Description of the task — In the entries below, find the line with "Size in the first run: ~130" and the line with "- a change of CORE_UTILIZATION from 40 to 50". Reproduce those two lines and every line between them exactly, and nothing more.

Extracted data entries

────

Context: an optimization exercise on an open-source flow, tuned for small area, a short achievable clock period and few clock cycles. The choices shown serve that exercise and are no tape-out recipe. Where RTL was checked, it was by simulation tests only, not by an equivalence proof against the original. No activity file was given, so power comes from the tool's default toggle rates.

== oak ==
// day03p2_top
module day03p2_top (
    input  logic        clk_i,
    input  logic        rst_ni,
    input  logic [3:0]  digit_i,
    input  logic        eol_i,
    output logic [63:0] result_o,
    output logic        ready_o
);
Size in the first run: ~130 flip-flops, roughly 0.0083 mm² of cells after synthesis.
==> flow/config.mk <==
export PLATFORM = sky130hd
export DESIGN_NAME = day03p2_top
export DESIGN_NICKNAME = day03p2_top
export VERILOG_FILES = /design/flow/design.v
export SDC_FILE = /design/flow/constraint.sdc
export NUM_CORES = 4
export LEC_CHECK = 0
export CAP_MARGIN = 20
export CORE_MARGIN = 2
export CORE_UTILIZATION = 40
export CTS_BUF_LIST = sky130_fd_sc_hd__clkbuf_4 sky130_fd_sc_hd__clkbuf_8
export CTS_CLUSTER_DIAMETER = 100
export CTS_CLUSTER_SIZE = 30
export PLACE_DENSITY = 0.75
export SETUP_SLACK_MARGIN = 4.25
export SLEW_MARGIN = 20
==> flow/constraint.sdc <==
create_clock -name core_clock -period 8.0 [get_ports {clk_i}]
set_input_delay 1.6000 -clock core_clock [delete_from_list [all_inputs] [get_ports {clk_i}]]
set_output_delay 1.6000 -clock core_clock [all_outputs]
set_load 0.01 [all_outputs]
standard.sh (not shown) runs the stock make flow with config.mk's settings and CLKGATE_MAP_FILE= SYNTH_SCRIPT=/design/flow/synth_recipe.tcl, a recipe that flattens the netlist after the stock synthesis.
==> flow/flow/run.sh <==
#!/bin/bash
set -euo pipefail
export BUFFER_PORTS_ARGS="-buffer_cell sky130_fd_sc_hd__buf_1"
bash standard.sh finish > standard_flow.log 2>&1
oak: flow completed, timing, DRC and antenna clean
Testbench counts of oak, summed over its fixed seeds: cycles 55,312.
Input-level comparison between pine and oak:
- a change of CORE_UTILIZATION from 40 to 50
- a deleted PLACE_DENSITY that had been 0.75
[summary]
Via count grows slightly when moving from oak to pine. pine gives more initial standard-cell utilization of the core than oak did. Of the two values seen for critical-path cell with the highest stage delay, sky130_fd_sc_hd__dfrtp_2 was produced by oak and sky130_fd_sc_hd__dfrtp_4 by pine. Die area: pine vs oak down about 20%.

* * *

The RTL this note starts from:
==> flow/design.v <==
module bk_add #(parameter int W = 40) (
    input  logic [W-1:0] a,
    input  logic [W-1:0] b,
    input  logic         ci,
    output logic [W-1:0] y,
    output logic         co
);
    localparam int L = $clog2(W + 1);
    logic [W:0] g [0:2*L];
    logic [W:0] p [0:2*L];
    always_comb begin
        g[0] = {a & b, ci};
        p[0] = {a ^ b, 1'b0};
        for (int l = 0; l < L; l++) begin
            g[l+1] = g[l];
            p[l+1] = p[l];
            for (int i = (2 << l) - 1; i <= W; i += (2 << l)) begin
                g[l+1][i] = g[l][i] | (p[l][i] & g[l][i - (1 << l)]);
                p[l+1][i] = p[l][i] & p[l][i - (1 << l)];
            end
        end
        for (int l = L - 2; l >= 0; l--) begin
            g[2*L-1-l] = g[2*L-2-l];
            p[2*L-1-l] = p[2*L-2-l];
            for (int i = (3 << l) - 1; i <= W; i += (2 << l)) begin
                g[2*L-1-l][i] = g[2*L-2-l][i] | (p[2*L-2-l][i] & g[2*L-2-l][i - (1 << l)]);
                p[2*L-1-l][i] = p[2*L-2-l][i] & p[2*L-2-l][i - (1 << l)];
            end
        end
        for (int i = 0; i < W; i++) y[i] = p[0][i+1] ^ g[2*L-1][i];
        co = g[2*L-1][W];
    end
endmodule
module inc_late #(parameter int W = 24) (
    input  logic [W-1:0] a,
    input  logic         ci,
    output logic [W-1:0] y
);
    logic [W-1:0] ones;    
    always_comb begin
        ones[0] = 1'b1;
        for (int i = 1; i < W; i++) ones[i] = ones[i-1] & a[i-1];
        y = a ^ (ones & {W{ci}});
    end
endmodule
module day03p2_top (
    input  logic        clk_i,
    input  logic        rst_ni,
    input  logic [3:0]  digit_i,
    input  logic        eol_i,
    output logic [63:0] result_o,
    output logic        ready_o
);
logic [11:0][3:0] s_q, s_d;
logic [11:0]      s_en;
logic [39:0] lo_q;        
logic [23:0] hi_q, hi_d;  
logic [3:0]  d_q;         
logic        busy_q;      
logic        flush_q;     
logic [12:0] t_q;         
logic [11:0] mb_q;        
logic        tg_q;        
logic        fin_q;       
logic        hold_q;      
logic [3:0]  add_q;       
logic        c_q;         
logic        dig, conv, nxt11;
logic [11:1] lt, moved;
logic [11:0] ma;
logic [47:0] r;
logic [39:0] a, b, y;
logic        co;
logic [3:0]  top;
logic [39:0] sum;
assign r     = s_q;
assign dig   = d_q != 4'd0;
assign conv  = busy_q;
assign nxt11 = busy_q & t_q[10] & ~t_q[11];    
always_comb begin
    for (int i = 1; i < 12; i++) lt[i] = s_q[i] < s_q[i-1];
    moved[11] = lt[11];
    for (int i = 10; i >= 1; i--) moved[i] = moved[i+1] | lt[i];
    top = tg_q ? s_q[11] : 4'd0;
    for (int i = 0; i < 12; i++) ma[i] = mb_q[i] | add_q[0];
    for (int j = 0; j < 40; j++) begin
        a[j] = r[j] & ma[j/4];
        if (j >= 2) b[j] = (r[j-2] & mb_q[(j-2)/4]) | (lo_q[j] & add_q[1 + j/14]);
    end
    b[1] = top[2] | top[3] | (lo_q[1] & add_q[1]);
    b[0] = top[1] | top[3] | (lo_q[0] & add_q[1]);
end
bk_add #(.W(40)) u_add (.a(a), .b(b), .ci(top[3]), .y(y), .co(co));
assign sum = {y[38:0], top[0]};
inc_late #(.W(24)) u_inc (.a(hi_q), .ci(c_q), .y(hi_d));
always_comb begin
    s_d[0] = conv ? sum[3:0] : d_q;
    for (int i = 1; i < 12; i++)
        s_d[i] = (i < 10 ? sum[4*i +: 4] : 4'd0) | (t_q[i-1] ? 4'd0 : s_q[i-1]);
    s_en[0] = (conv & ~hold_q) | (dig & (moved[1] | (d_q > s_q[0])));
    for (int i = 1; i < 12; i++) s_en[i] = (conv & ~hold_q) | (dig & moved[i]);
end
always_ff @(posedge clk_i or negedge rst_ni) begin
    if (!rst_ni) begin
        hi_q    <= 24'd0;
        busy_q  <= 1'b1;
        flush_q <= 1'b1;
        t_q     <= 13'd0;
        tg_q    <= 1'b1;
        fin_q   <= 1'b0;
        hold_q  <= 1'b0;
        add_q   <= 4'd0;
        c_q     <= 1'b0;
    end else begin
        hi_q   <= hi_d;
        fin_q  <= nxt11;
        hold_q <= nxt11;
        add_q  <= {4{nxt11 & ~flush_q}};
        c_q    <= add_q[0] & co;
        tg_q   <= ~(nxt11 | fin_q);
        if (conv) begin
            busy_q <= ~t_q[12];
            t_q    <= t_q[12] ? 13'd0 : {t_q[11:0], 1'b1};
            if (t_q[12]) flush_q <= 1'b0;
        end else begin
            busy_q <= eol_i;
        end
    end
end
always_ff @(posedge clk_i) begin
    d_q  <= (busy_q | eol_i) ? 4'd0 : digit_i;
    mb_q <= (conv & ~t_q[11] & ~nxt11) ? {mb_q[10:0], 1'b1} : 12'd0;
    if (fin_q) lo_q <= y;
    for (int i = 0; i < 12; i++) if (s_en[i]) s_q[i] <= s_d[i];
end
assign result_o = {hi_q, lo_q};
assign ready_o  = ~busy_q;
endmodule
Settings: LEC_CHECK=0, CAP_MARGIN=20, CORE_MARGIN=2, CORE_UTILIZATION=40, SETUP_SLACK_MARGIN=5, SLEW_MARGIN=20; clock period 8.0 ns.
run.sh (not shown) runs the stock make flow with config.mk's settings and CLKGATE_MAP_FILE= SYNTH_SCRIPT=/design/flow/synth_recipe.tcl, a recipe that flattens the netlist after the stock synthesis.
Stock flow here: none of the scripts above is used.
The first run passed the timing, design-rule and antenna checks.
==> next run, changes <==
- SETUP_SLACK_MARGIN: 5 -> 4.5
Worst setup slack degrades by 0.053 ns.
Clock power goes down by about 9%.
Via count goes down by 0.48%.
Non-clock buffer count drops by 12.
No run of this note included a check of the RTL's function; only the layout flow was run.

* * *

Another version of the RTL of day03p2_top (not shown whole).
Size in the first run: ~900 cells after synthesis, roughly 72 I/O pins.
clock: 8.0 ns
lec_check: 0
cap_margin: 20
core_margin: 2
core_utilization: 40
setup_slack_margin: 5
slew_margin: 20
The starting point completed with no timing, DRC or antenna violations.
Then changed:
Settings changed: SETUP_SLACK_MARGIN 5 to not set.
What happened: The new run finished with timing, DRC and antenna clean. Via count falls by 7.4%. Wire length falls by 18%. Final area falls by 16%. Total power falls by 16%. Synthesized cell count stays the same. Register-to-register slack loses 590 ps. Clock skew rises by 4.5 ps. Combinational power falls by 24%. Die area stays the same. Clock-buffer cell count falls by 2.
No functional check of the RTL was part of any run of this note.

* * *

== alpha ==
day03p2_top with an RTL version that a note above also has.
Size in the first run: roughly 130 flip-flops.
clock: 8.0 ns
lec_check: 0
cap_margin: 20
core_margin: 2
core_utilization: 40
cts_buf_list: sky130_fd_sc_hd__clkbuf_4 sky130_fd_sc_hd__clkbuf_8
cts_cluster_diameter: 100
cts_cluster_size: 30
setup_slack_margin: 5
slew_margin: 20
standard.sh (not shown) runs the stock make flow with config.mk's settings and CLKGATE_MAP_FILE= SYNTH_SCRIPT=/design/flow/synth_recipe.tcl, a recipe that flattens the netlist after the stock synthesis.
Scripts as last shown in full above: flow/flow/run.sh
alpha completed; timing, DRC and antenna clean
Testbench counts of alpha, summed over its fixed seeds: cycles 55,312.
## Diff of input files: beta against alpha
- CTS_CLUSTER_DIAMETER now 150, was 100
- CTS_CLUSTER_SIZE now 50, was 30
- SETUP_SLACK_MARGIN now 4.5, was 5
==> flow/run.sh (new file) <==
#!/bin/bash
# synth_recipe.tcl (not shown) runs the flow's synth.tcl, then flattens the netlist and writes it again
# the make line also repeats each setting of config.mk as NAME=value (left out here)
make -C /OpenROAD-flow-scripts/flow DESIGN_CONFIG=/design/flow/config.mk WORK_HOME=/design/flow/orfs CLKGATE_MAP_FILE= SYNTH_SCRIPT=/design/flow/synth_recipe.tcl finish
removed: flow/flow/run.sh
removed: flow/standard.sh
==> summary.txt <==
- beta vs. alpha: maximum vdd drop saw a decrease; power after layout lost about 4.7%; non-clock buffer count lower; power of the sequential group saw little to no change; fill cell total of the finished layout now larger.
- Placed cell area ends up higher on beta.
- Going from alpha to beta, instance count after placement with tap cells included ~0 delta; clock power -4.9%.
> inputs changed (beta -> gamma)
- CORE_UTILIZATION now 60, was 40
- CTS_CLUSTER_DIAMETER now 100, was 150
- CTS_CLUSTER_SIZE now 30, was 50
[summary]
Largest incremental delay on the critical path essentially unchanged between gamma and beta.
Cell area after placement in gamma vs beta: down 1.2%
What beta reported for cell count has to be multiplied by 0.925 to get the figure for gamma.
Of gamma and beta, it is gamma that has the lower die outline area.
Going from beta to gamma, the effective utilization at floorplan was found to have gone up by 20 points.

* * *

Starting RTL as in the previous note.
## day03p2_top
module day03p2_top (
    input  logic        clk_i,
    input  logic        rst_ni,
    input  logic [3:0]  digit_i,
    input  logic        eol_i,
    output logic [63:0] result_o,
    output logic        ready_o
);
logic [11:0][3:0] s_q, s_d;
logic [11:0]      s_en;
logic [39:0] lo_q;        
logic [23:0] hi_q, hi_d;  
logic [3:0]  d_q;         
logic        busy_q;      
logic        flush_q;     
logic [10:0] mb_q;        
logic        tg_q;        
logic        fin_q;       
logic        hold_q;      
logic        done_q;      
logic [3:0]  add_q;       
logic        c_q;         
logic        dig, conv, nxt11;
logic [10:0] ms;
logic [11:1] lt, moved;
logic [9:0]  ma;
logic [47:0] r;
logic [39:0] a, b, y;
logic        co;
logic [3:0]  top;
logic [39:0] sum;
assign r     = s_q;
assign dig   = d_q != 4'd0;
assign conv  = busy_q;
assign nxt11 = mb_q[10];    
always_comb begin
    for (int i = 1; i < 12; i++) lt[i] = s_q[i] < s_q[i-1];
    moved[11] = lt[11];
    for (int i = 10; i >= 1; i--) moved[i] = moved[i+1] | lt[i];
    top = tg_q ? s_q[11] : 4'd0;
    for (int i = 0; i < 10; i++) ma[i] = mb_q[i] | add_q[0];
    for (int i = 0; i < 11; i++) ms[i] = mb_q[i] | done_q;
    for (int j = 0; j < 40; j++) begin
        a[j] = r[j] & ma[j/4];
  ...
clock: 8.0 ns
lec_check: 0
cap_margin: 20
core_margin: 2
core_utilization: 40
cts_buf_list: sky130_fd_sc_hd__clkbuf_4 sky130_fd_sc_hd__clkbuf_8
cts_cluster_diameter: 100
cts_cluster_size: 30
gpl_timing_driven: 0
setup_slack_margin: 4.25
slew_margin: 20
==> flow/flow/run.sh <==
#!/bin/bash
set -euo pipefail
export BUFFER_PORTS_ARGS="-buffer_cell sky130_fd_sc_hd__buf_1"
bash standard.sh finish > standard_flow.log 2>&1
Testbench counts at the start, summed over its fixed seeds: cycles 55,312.
Change:
- GPL_TIMING_DRIVEN: 0 -> default
- SETUP_SLACK_MARGIN: 4.25 -> 3.75
What happened: Sequential cell count does not change. Routed wire length went down by 4.4%. Global-route usage goes down by 0.66 points. Core utilization falls by 1.2 points.
Change:
- SETUP_SLACK_MARGIN: 3.75 -> 4.25
What happened:
- power climbs by 0.41%
- area after synthesis stays the same
- global-route usage does not change
- critical path depth stays the same
- cell area goes up by 0.38%
- via count hardly moves
- combinational power barely changes
- first-iteration DRC count came out higher by 8.8%
- final cell count is unchanged
- fmax went up by 9.1%
Change:
- SETUP_SLACK_MARGIN: 4.25 -> 4
Routed wire length stays flat.
Utilization decreases by 0.15 points.
Final cell count does not change.
Cell area decreases by 0.34%.
Power decreases by 0.37%.
Clock skew is about the same.
Hold slack is about the same.
Via count hardly moves.

* * *

== run 1 ==
day03p2_top again, from the RTL that the note above started with.
==> flow/config.mk <==
export PLATFORM = sky130hd
export DESIGN_NAME = day03p2_top
export DESIGN_NICKNAME = day03p2_top
export VERILOG_FILES = /design/flow/design.v
export SDC_FILE = /design/flow/constraint.sdc
export NUM_CORES = 4
export LEC_CHECK = 0
export CAP_MARGIN = 20
export CORE_MARGIN = 2
export CORE_UTILIZATION = 40
export CTS_BUF_LIST = sky130_fd_sc_hd__clkbuf_4 sky130_fd_sc_hd__clkbuf_8
export CTS_CLUSTER_DIAMETER = 100
export CTS_CLUSTER_SIZE = 30
export SETUP_SLACK_MARGIN = 4
export SLEW_MARGIN = 20
==> flow/constraint.sdc <==
create_clock -name core_clock -period 8.0 [get_ports {clk_i}]
set_input_delay 1.6000 -clock core_clock [delete_from_list [all_inputs] [get_ports {clk_i}]]
set_output_delay 1.6000 -clock core_clock [all_outputs]
set_load 0.01 [all_outputs]
run.sh (not shown) runs the stock make flow with config.mk's settings and CLKGATE_MAP_FILE= SYNTH_SCRIPT=/design/flow/synth_recipe.tcl, a recipe that flattens the netlist after the stock synthesis.
Stock flow here: none of the scripts above is used.
Testbench counts of run 1, summed over its fixed seeds: cycles 55,312.
Modified inputs, run 2 compared to run 1
Settings: changing SETUP_SLACK_MARGIN from 4 to 4.5.
==> flow/flow/run.sh (new file) <==
#!/bin/bash
set -euo pipefail
export BUFFER_PORTS_ARGS="-buffer_cell sky130_fd_sc_hd__buf_1"
bash standard.sh finish > standard_flow.log 2>&1
==> flow/standard.sh (new file) <==
#!/bin/bash
# synth_recipe.tcl (not shown) runs the flow's synth.tcl, then flattens the netlist and writes it again
# the make line also repeats each setting of config.mk as NAME=value (left out here)
make -C /OpenROAD-flow-scripts/flow DESIGN_CONFIG=/design/flow/config.mk WORK_HOME=/design/flow/orfs CLKGATE_MAP_FILE= SYNTH_SCRIPT=/design/flow/synth_recipe.tcl "${@:-finish}"
removed: flow/run.sh
--- outcome ---
In the tables for run 2 and run 1, wire length reported by the detailed router reads lower with run 1. On smallest setup slack after layout, the lower figure sits with run 1, not run 2. Status: clock latency on the worst-skew pair parity (run 1, run 2). Looking at number of antenna violations at the first check in global routing, run 2 sits above run 1. Time the worst path needs with I/O delays and setup in run 2 is 0.29 ns lower than in run 1. Compared with run 1, run 2 shows a power share of the sequential group that is 2.1 points lower. Comparing run 1 against run 2, there is no change at all in port buffer count.
--- input diff run 2..run 3 ---
Settings: a change of CORE_UTILIZATION from 40 to 30; a change of SETUP_SLACK_MARGIN from 4.5 to 4.25.
Notes after the runs:
Against run 2, cell area power density in run 3 fell by a few percent.
Run 3 supports a lower top clock frequency than run 2.
Going from run 2 to run 3, hold-fix buffer count after cts ~0 delta; detailed-route wire length per cell fell about 8%.
NOTE: power in run 3 falls short of that of run 2
Changes observed in run 3 relative to run 2: wire length after detailed routing has remained practically unchanged; clock latency on the worst-skew pair was more or less identical.
Sequential share of power in run 3 is 1.7 points above run 2.
Final cell area: run 3 below run 2
Share of the clock period used by the worst path: run 3 vs run 2 up 1.8 points
Number of DRC violations after detailed-routing iteration 0: run 3 better than run 2

==> afterwards: timing with drivers on the ports <==
No port has a modelled driver above. Below, the same layouts with a new extraction and two added sets of constraints.
Step 1 assumes that a clkbuf_16 drives the clock port and a buf_2 every other input.
Step 2 adds t to the input delays and takes it off the output delays; t is the mean of the earliest and latest rising clock arrival at the registers after step 1. Input paths then give back, and output paths get back, about the clock's delay inside the block.
Slacks: no drivers / after step 1 / after step 2; pairs: no drivers / after step 1.
run | shift t [ns] | slack for setup (ns) | hold WS [ns] | cell pins on the clock port's net
oak | 0.487 | 4.444 / 4.444 / 4.444 | 0.482 / 0.482 / 0.482 | 1
pine | 0.491 | 4.438 / 4.438 / 4.438 | 0.468 / 0.468 / 0.468 | 1
the first run of note 2 | 0.468 | 4.584 / 4.584 / 4.584 | 0.474 / 0.474 / 0.474 | 1
the second run of note 2 | 0.472 | 4.531 / 4.531 / 4.531 | 0.474 / 0.474 / 0.474 | 1
the first run of note 3 | 0.465 | 3.507 / 3.507 / 3.507 | 0.469 / 0.469 / 0.469 | 1
the second run of note 3 | 0.465 | 2.914 / 2.914 / 2.914 | 0.469 / 0.469 / 0.469 | 1
alpha | 0.502 | 4.665 / 4.665 / 4.665 | 0.474 / 0.474 / 0.474 | 1
beta | 0.497 | 4.639 / 4.639 / 4.639 | 0.477 / 0.477 / 0.477 | 1
gamma | 0.496 | 4.588 / 4.588 / 4.588 | 0.471 / 0.471 / 0.471 | 1
the first run of note 5 | 0.488 | 4.403 / 4.403 / 4.403 | 0.473 / 0.473 / 0.473 | 1
the second run of note 5 | 0.497 | 4.252 / 4.252 / 4.252 | 0.483 / 0.483 / 0.483 | 1
the third run of note 5 | 0.498 | 4.565 / 4.565 / 4.565 | 0.483 / 0.483 / 0.483 | 1
the fourth run of note 5 | 0.497 | 4.353 / 4.353 / 4.353 | 0.483 / 0.483 / 0.483 | 1
run 1 | 0.497 | 4.338 / 4.338 / 4.338 | 0.477 / 0.477 / 0.477 | 1
run 2 | 0.498 | 4.628 / 4.628 / 4.628 | 0.483 / 0.483 / 0.483 | 1
run 3 | 0.492 | 4.483 / 4.483 / 4.483 | 0.470 / 0.470 / 0.470 | 1
After both steps setup and hold are still met in every run listed.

────

Result —
Size in the first run: ~130 flip-flops, roughly 0.0083 mm² of cells after synthesis.
==> flow/config.mk <==
export PLATFORM = sky130hd
export DESIGN_NAME = day03p2_top
export DESIGN_NICKNAME = day03p2_top
export VERILOG_FILES = /design/flow/design.v
export SDC_FILE = /design/flow/constraint.sdc
export NUM_CORES = 4
export LEC_CHECK = 0
export CAP_MARGIN = 20
export CORE_MARGIN = 2
export CORE_UTILIZATION = 40
export CTS_BUF_LIST = sky130_fd_sc_hd__clkbuf_4 sky130_fd_sc_hd__clkbuf_8
export CTS_CLUSTER_DIAMETER = 100
export CTS_CLUSTER_SIZE = 30
export PLACE_DENSITY = 0.75
export SETUP_SLACK_MARGIN = 4.25
export SLEW_MARGIN = 20
==> flow/constraint.sdc <==
create_clock -name core_clock -period 8.0 [get_ports {clk_i}]
set_input_delay 1.6000 -clock core_clock [delete_from_list [all_inputs] [get_ports {clk_i}]]
set_output_delay 1.6000 -clock core_clock [all_outputs]
set_load 0.01 [all_outputs]
standard.sh (not shown) runs the stock make flow with config.mk's settings and CLKGATE_MAP_FILE= SYNTH_SCRIPT=/design/flow/synth_recipe.tcl, a recipe that flattens the netlist after the stock synthesis.
==> flow/flow/run.sh <==
#!/bin/bash
set -euo pipefail
export BUFFER_PORTS_ARGS="-buffer_cell sky130_fd_sc_hd__buf_1"
bash standard.sh finish > standard_flow.log 2>&1
oak: flow completed, timing, DRC and antenna clean
Testbench counts of oak, summed over its fixed seeds: cycles 55,312.
Input-level comparison between pine and oak:
- a change of CORE_UTILIZATION from 40 to 50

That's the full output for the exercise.